Scan the records below for the line with "[per-stage QoR]" and the line with "CTS: 8318 / -0.00169 / 51500 / -0.00128". Repeat those two lines and every line between them exactly, and nothing else.

RECORDS SUPPLIED:

***

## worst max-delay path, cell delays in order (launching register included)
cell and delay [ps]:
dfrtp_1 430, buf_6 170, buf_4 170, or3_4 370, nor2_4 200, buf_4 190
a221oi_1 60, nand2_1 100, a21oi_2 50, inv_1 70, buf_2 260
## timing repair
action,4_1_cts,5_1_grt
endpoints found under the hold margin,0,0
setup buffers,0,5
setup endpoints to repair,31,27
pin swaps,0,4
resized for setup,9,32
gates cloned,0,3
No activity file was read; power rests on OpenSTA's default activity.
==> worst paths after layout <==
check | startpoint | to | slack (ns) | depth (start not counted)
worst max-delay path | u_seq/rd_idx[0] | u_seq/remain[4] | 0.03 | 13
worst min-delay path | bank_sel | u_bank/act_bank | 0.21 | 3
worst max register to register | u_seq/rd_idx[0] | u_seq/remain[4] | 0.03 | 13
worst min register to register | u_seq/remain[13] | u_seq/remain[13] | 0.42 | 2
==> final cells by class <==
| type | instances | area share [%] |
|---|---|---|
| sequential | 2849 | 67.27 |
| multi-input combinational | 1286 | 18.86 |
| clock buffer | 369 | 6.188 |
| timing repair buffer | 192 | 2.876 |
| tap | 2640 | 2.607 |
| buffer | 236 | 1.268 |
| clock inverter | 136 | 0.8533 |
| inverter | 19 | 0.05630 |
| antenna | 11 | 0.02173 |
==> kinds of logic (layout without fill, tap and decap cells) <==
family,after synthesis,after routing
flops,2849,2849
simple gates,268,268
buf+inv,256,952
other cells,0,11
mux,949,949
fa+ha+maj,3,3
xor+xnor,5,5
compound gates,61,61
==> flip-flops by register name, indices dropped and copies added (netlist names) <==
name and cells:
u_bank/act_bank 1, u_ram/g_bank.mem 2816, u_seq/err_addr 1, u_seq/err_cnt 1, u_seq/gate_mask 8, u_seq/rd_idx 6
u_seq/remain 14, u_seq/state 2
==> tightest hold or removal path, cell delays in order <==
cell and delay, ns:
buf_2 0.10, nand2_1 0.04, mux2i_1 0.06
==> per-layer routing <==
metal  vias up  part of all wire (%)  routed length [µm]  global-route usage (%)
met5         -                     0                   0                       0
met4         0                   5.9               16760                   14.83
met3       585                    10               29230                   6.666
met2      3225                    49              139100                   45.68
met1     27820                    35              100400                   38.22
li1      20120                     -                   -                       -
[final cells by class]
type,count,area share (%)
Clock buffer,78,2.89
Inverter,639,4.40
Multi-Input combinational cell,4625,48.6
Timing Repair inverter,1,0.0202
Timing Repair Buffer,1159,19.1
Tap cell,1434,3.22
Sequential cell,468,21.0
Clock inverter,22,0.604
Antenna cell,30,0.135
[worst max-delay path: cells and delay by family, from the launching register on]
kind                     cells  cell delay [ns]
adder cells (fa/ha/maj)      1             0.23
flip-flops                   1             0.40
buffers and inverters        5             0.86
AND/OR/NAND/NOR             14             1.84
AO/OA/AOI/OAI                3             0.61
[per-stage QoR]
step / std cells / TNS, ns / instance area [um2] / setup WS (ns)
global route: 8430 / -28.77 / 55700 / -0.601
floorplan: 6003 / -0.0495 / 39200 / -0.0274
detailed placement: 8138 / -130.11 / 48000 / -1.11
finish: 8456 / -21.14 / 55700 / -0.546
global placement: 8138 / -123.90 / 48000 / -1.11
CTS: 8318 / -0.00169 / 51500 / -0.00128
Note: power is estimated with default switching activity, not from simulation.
`config.mk`:
```
export PLATFORM = sky130hd
export DESIGN_NAME = ackif_ack_unit
export DESIGN_NICKNAME = d
export VERILOG_FILES = /design/src/rtl/ackif_pkg.sv /design/src/rtl/ackif_gate.sv /design/src/rtl/ackif_decode.sv /design/src/rtl/ackif_fsm.sv /design/src/rtl/ackif_ack_unit.sv
export SDC_FILE = /design/constraint.sdc
export NUM_CORES = 1
export LEC_CHECK = 0
export BUFFER_PORTS_ARGS = -buffer_cell sky130_fd_sc_hd__buf_2
export CAP_MARGIN = 20
export CORE_AREA = 2 2 39 41
export DETAILED_ROUTE_END_ITERATION = 16
export DIE_AREA = 0 0 41 43
export PLACE_DENSITY = 0.67
export SLEW_MARGIN = 20
export SYNTH_ARGS = -nofsm -noshare
export SYNTH_HDL_FRONTEND = slang
export SYNTH_SLANG_ARGS = --single-unit
```
`constraint.sdc`:
```
create_clock -name clk -period 1.9 [get_ports clk]
set_input_delay 0.095 -clock clk [delete_from_list [all_inputs] [get_ports clk]]
set_output_delay 0.095 -clock clk [all_outputs]
set_load 0.01 [all_outputs]
```
===== src/rtl/irqc_src_regs.sv =====
module irqc_src_regs #(
  parameter int NUM_SLOT = 64,
  parameter int HALF_W   = 32
) (
  input  logic                clk,
  input  logic                rst_n,
  input  logic [NUM_SLOT-1:1] src_req,
  input  logic                wr_lo,
  input  logic                wr_hi,
  input  logic [HALF_W-1:0]   wdata,
  output logic [NUM_SLOT-1:0] pend_vec,
  output logic [NUM_SLOT-1:0] mask_vec
);
  logic [NUM_SLOT-1:1] mask_q;

  always_ff @(posedge clk or negedge rst_n) begin
    if (!rst_n) begin
      mask_q <= '1;
    end else begin
      for (int i = 1; i < NUM_SLOT; i++) begin
        if (i < HALF_W) begin
          if (wr_lo) mask_q[i] <= wdata[i % HALF_W];
        end else begin
          if (wr_hi) mask_q[i] <= wdata[i % HALF_W];
        end
      end
    end
  end

  // slot 0 has no source: always masked, never pending
  assign mask_vec = {mask_q, 1'b1};
  assign pend_vec = {src_req, 1'b0};
endmodule


===== src/rtl/irqc_arb_tree.sv =====
module irqc_arb_tree
  import irqc_pkg::*;
#(
  parameter int NUM_SLOT = 64,
  localparam int IDX_W   = $clog2(NUM_SLOT),
  localparam int N_LEAF  = 1 << IDX_W,
  localparam int N_NODE  = 2 * N_LEAF - 1
) (
  input  logic [NUM_SLOT-1:0] pend_vec,
  input  logic [NUM_SLOT-1:0] mask_vec,
  input  irq_cfg_t            cfg [NUM_SLOT],
  output logic                win_vld,
  output logic [LVL_W-1:0]    win_lvl,
  output logic [IDX_W-1:0]    win_idx
);
  logic             nd_vld [N_NODE];
  irq_cfg_t         nd_key [N_NODE];
  logic [IDX_W-1:0] nd_idx [N_NODE];

  // leaves in source order, so a left child always has the lower number
  for (genvar i = 0; i < N_LEAF; i++) begin : g_leaf
    if (i < NUM_SLOT) begin : g_real
      assign nd_vld[N_LEAF-1+i] = pend_vec[i] && !mask_vec[i] && (cfg[i].lvl != '0);
      assign nd_key[N_LEAF-1+i] = cfg[i];
    end else begin : g_pad
      assign nd_vld[N_LEAF-1+i] = 1'b0;
      assign nd_key[N_LEAF-1+i] = '0;
    end
    assign nd_idx[N_LEAF-1+i] = IDX_W'(i);
  end

  for (genvar n = 0; n < N_LEAF - 1; n++) begin : g_node
    logic take_r;
    // right child wins only with a strictly larger key: ties keep the lower index
    assign take_r = nd_vld[2*n+2] && (!nd_vld[2*n+1] || (nd_key[2*n+2] > nd_key[2*n+1]));
    assign nd_vld[n] = nd_vld[2*n+1] || nd_vld[2*n+2];
    assign nd_key[n] = take_r ? nd_key[2*n+2] : nd_key[2*n+1];
    assign nd_idx[n] = take_r ? nd_idx[2*n+2] : nd_idx[2*n+1];
  end

  assign win_vld = nd_vld[0];
  assign win_lvl = nd_key[0].lvl;
  assign win_idx = nd_idx[0];
endmodule
## config.mk

```make
export PLATFORM = sky130hd
export DESIGN_NAME = vec_addr_gen
export DESIGN_NICKNAME = d
export VERILOG_FILES = /design/src/rtl/vag_pkg.sv /design/src/rtl/vag_dp.sv /design/src/rtl/vag_ctrl.sv /design/src/rtl/vec_addr_gen.sv
export SDC_FILE = /design/constraint.sdc
export NUM_CORES = 1
export LEC_CHECK = 0
export CAP_MARGIN = 10
export CORE_ASPECT_RATIO = 1.5
export CORE_MARGIN = 5
export CORE_UTILIZATION = 45
export DETAILED_ROUTE_END_ITERATION = 8
export HOLD_SLACK_MARGIN = 0.05
export PLACE_DENSITY = 0.69
export SYNTH_ARGS = -nofsm -noshare
export SYNTH_HDL_FRONTEND = slang
export SYNTH_HIERARCHICAL = 1
export SYNTH_SLANG_ARGS = --single-unit
```

## constraint.sdc

```tcl
create_clock -name clk -period 7.21 [get_ports clk]
set_input_delay 0.721 -clock clk [delete_from_list [all_inputs] [get_ports clk]]
set_output_delay 0.721 -clock clk [all_outputs]
set_load 0.01 [all_outputs]
```
### src/rtl/e1_slot_packer.sv
module e1_slot_packer #(
  parameter int SLOTS   = 32,
  parameter int PAYLOAD = 47
) (
  input  logic                             clk,
  input  logic                             rst_n,
  input  logic [SLOTS-1:0]                 slot_mask,
  input  logic [$clog2(PAYLOAD+2)-1:0]     fill_limit,
  input  logic                             flush_req,
  input  logic                             in_valid,
  output logic                             in_ready,
  input  logic [7:0]                       in_data,
  input  logic                             in_sof,
  output logic                             out_valid,
  input  logic                             out_ready,
  output logic [7:0]                       out_data,
  output logic                             out_last
);
  localparam int SW = $clog2(SLOTS);
  localparam int IW = $clog2(PAYLOAD + 2);
  localparam logic [IW-1:0] FULL = IW'(PAYLOAD);

  logic [SW-1:0] slot_q;
  logic [IW-1:0] cnt_q, idx_q;
  logic          emit_q;
  logic [2:0]    seq_q;
  logic [7:0]    pay_q [PAYLOAD];

  function automatic logic [2:0] crc3(input logic [3:0] d);
    logic [2:0] r;
    logic       fb;
    r = '0;
    for (int i = 3; i >= 0; i--) begin
      fb = d[i] ^ r[2];
      r  = {r[1], r[0] ^ fb, fb};
    end
    return r;
  endfunction

  logic [SW-1:0] cur_slot;
  logic          take, keep, fire;
  logic [IW-1:0] cnt_nx, lim;
  logic [3:0]    hdr_hi;
  logic [6:0]    hdr_7;

  assign take     = in_valid && in_ready;
  assign cur_slot = in_sof ? '0 : slot_q;
  assign keep     = take && slot_mask[cur_slot] && (cur_slot != '0);
  assign cnt_nx   = cnt_q + IW'(keep);
  assign lim      = (fill_limit == '0 || fill_limit > FULL) ? FULL : fill_limit;
  assign fire     = !emit_q && ((cnt_nx == lim) || (flush_req && cnt_nx != '0));

  assign hdr_hi   = {~seq_q[0], seq_q};
  assign hdr_7    = {hdr_hi, crc3(hdr_hi)};

  assign in_ready  = !emit_q;
  assign out_valid = emit_q;
  assign out_last  = emit_q && (idx_q == FULL);
  assign out_data  = (idx_q == '0)   ? {hdr_7, ^hdr_7} :
                     (idx_q <= cnt_q) ? pay_q[idx_q - 1'b1] : 8'hFF;

  always_ff @(posedge clk) begin
    if (!rst_n) begin
      slot_q <= '0;
      cnt_q  <= '0;
      idx_q  <= '0;
      emit_q <= 1'b0;
      seq_q  <= '0;
    end else begin
      if (take)
        slot_q <= (cur_slot == SW'(SLOTS - 1)) ? '0 : cur_slot + 1'b1;
      if (!emit_q) begin
        cnt_q <= cnt_nx;
        if (fire) begin
          emit_q <= 1'b1;
          idx_q  <= '0;
        end
      end else if (out_ready) begin
        if (idx_q == FULL) begin
          emit_q <= 1'b0;
          cnt_q  <= '0;
          seq_q  <= seq_q + 3'd1;
        end else begin
          idx_q <= idx_q + 1'b1;
        end
      end
    end
  end

  always_ff @(posedge clk)
    if (keep) pay_q[cnt_q] <= in_data;

  p_ts0_skip_r2: assert property (@(posedge clk) disable iff (!rst_n)
    (take && in_sof) |=> (cnt_q == $past(cnt_q)));

  p_cnt_bound_r8: assert property (@(posedge clk) disable iff (!rst_n)
    cnt_q <= FULL);

  p_hdr_parity_r5: assert property (@(posedge clk) disable iff (!rst_n)
    (out_valid && idx_q == '0) |-> (^out_data == 1'b0));

  p_csi_r6: assert property (@(posedge clk) disable iff (!rst_n)
    (out_valid && idx_q == '0) |-> (out_data[7] != out_data[4]));

  p_seq_step_r7: assert property (@(posedge clk) disable iff (!rst_n)
    (out_valid && out_ready && out_last) |=> (seq_q == $past(seq_q) + 3'd1));

  p_hold_r11: assert property (@(posedge clk) disable iff (!rst_n)
    (out_valid && !out_ready) |=> (out_valid && $stable(out_data)));
endmodule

***

ANSWER TO THIS PROBLEM:
[per-stage QoR]
step / std cells / TNS, ns / instance area [um2] / setup WS (ns)
global route: 8430 / -28.77 / 55700 / -0.601
floorplan: 6003 / -0.0495 / 39200 / -0.0274
detailed placement: 8138 / -130.11 / 48000 / -1.11
finish: 8456 / -21.14 / 55700 / -0.546
global placement: 8138 / -123.90 / 48000 / -1.11
CTS: 8318 / -0.00169 / 51500 / -0.00128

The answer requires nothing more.